■ **PROMPT**:
For the entries below, how many lines include the word "cells"? Give the figure and nothing more.

Data entries:
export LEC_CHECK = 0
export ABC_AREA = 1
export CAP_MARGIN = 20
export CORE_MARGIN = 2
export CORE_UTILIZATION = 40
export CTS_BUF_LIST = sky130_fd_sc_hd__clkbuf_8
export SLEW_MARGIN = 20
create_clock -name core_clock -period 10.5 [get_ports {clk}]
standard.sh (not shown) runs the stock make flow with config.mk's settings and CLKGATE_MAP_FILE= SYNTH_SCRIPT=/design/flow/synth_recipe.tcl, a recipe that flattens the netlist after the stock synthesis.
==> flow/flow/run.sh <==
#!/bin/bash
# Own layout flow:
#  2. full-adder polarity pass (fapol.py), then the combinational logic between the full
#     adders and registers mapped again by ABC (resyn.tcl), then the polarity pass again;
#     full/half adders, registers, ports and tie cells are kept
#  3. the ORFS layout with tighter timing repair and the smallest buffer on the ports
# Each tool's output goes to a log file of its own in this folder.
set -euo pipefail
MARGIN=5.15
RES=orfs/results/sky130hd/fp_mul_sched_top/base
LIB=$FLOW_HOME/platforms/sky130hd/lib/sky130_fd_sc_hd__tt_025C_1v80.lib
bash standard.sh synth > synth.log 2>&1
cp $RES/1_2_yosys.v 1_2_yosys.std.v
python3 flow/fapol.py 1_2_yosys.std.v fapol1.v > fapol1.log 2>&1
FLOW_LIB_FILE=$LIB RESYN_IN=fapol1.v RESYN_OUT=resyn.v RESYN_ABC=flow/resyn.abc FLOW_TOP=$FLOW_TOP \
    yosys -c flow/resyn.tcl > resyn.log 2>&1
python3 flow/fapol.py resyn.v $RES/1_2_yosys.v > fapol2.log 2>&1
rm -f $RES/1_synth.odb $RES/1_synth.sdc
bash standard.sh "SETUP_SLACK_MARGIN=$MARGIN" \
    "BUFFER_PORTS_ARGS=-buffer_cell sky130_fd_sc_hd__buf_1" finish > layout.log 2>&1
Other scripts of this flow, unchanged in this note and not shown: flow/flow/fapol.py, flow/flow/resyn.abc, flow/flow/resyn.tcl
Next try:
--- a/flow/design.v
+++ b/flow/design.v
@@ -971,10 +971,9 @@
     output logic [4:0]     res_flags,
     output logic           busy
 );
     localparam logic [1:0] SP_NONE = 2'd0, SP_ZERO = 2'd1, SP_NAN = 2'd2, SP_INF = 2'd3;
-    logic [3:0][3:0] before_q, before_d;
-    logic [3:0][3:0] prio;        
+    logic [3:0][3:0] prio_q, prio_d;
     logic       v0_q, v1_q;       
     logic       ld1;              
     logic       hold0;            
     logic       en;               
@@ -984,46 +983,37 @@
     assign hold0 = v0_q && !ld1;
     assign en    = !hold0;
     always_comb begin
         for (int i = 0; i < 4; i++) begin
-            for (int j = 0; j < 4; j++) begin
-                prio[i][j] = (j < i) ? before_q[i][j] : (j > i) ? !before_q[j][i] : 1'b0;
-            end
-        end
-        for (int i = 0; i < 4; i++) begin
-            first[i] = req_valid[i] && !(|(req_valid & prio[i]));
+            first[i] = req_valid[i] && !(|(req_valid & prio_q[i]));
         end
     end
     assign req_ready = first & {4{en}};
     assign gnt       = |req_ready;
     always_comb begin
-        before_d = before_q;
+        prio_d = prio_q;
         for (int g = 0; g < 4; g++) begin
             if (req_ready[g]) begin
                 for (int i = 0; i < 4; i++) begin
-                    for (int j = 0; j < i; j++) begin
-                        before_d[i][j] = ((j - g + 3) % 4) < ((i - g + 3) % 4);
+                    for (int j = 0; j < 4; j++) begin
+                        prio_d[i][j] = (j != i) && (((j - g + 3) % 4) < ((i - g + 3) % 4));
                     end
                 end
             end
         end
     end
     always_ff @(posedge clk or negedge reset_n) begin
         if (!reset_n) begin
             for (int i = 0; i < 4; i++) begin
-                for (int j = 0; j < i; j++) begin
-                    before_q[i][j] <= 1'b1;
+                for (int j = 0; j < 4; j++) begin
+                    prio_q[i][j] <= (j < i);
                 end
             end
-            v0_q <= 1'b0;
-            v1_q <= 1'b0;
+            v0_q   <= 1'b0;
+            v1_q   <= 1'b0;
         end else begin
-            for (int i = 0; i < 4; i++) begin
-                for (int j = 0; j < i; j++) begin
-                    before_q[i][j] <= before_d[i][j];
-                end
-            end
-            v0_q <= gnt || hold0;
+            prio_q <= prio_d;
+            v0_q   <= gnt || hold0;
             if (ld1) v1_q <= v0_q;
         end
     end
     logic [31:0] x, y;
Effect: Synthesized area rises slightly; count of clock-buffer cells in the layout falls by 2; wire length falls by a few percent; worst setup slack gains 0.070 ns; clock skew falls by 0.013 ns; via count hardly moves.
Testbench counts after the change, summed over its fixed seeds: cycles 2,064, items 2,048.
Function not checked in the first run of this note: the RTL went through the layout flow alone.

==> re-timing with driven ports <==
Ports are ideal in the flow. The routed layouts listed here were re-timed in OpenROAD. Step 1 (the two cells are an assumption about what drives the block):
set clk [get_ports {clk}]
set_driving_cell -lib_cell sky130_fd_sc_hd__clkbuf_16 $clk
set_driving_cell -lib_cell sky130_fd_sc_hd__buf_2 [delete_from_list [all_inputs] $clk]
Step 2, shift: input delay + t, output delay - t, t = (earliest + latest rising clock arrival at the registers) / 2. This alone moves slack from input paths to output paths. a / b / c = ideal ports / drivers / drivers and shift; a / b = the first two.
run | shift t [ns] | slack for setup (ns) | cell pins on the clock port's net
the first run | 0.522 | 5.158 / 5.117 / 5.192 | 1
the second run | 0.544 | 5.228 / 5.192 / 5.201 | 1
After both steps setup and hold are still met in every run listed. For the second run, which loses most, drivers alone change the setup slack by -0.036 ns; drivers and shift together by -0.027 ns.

■ **RESPONSE TO THIS TASK**:
3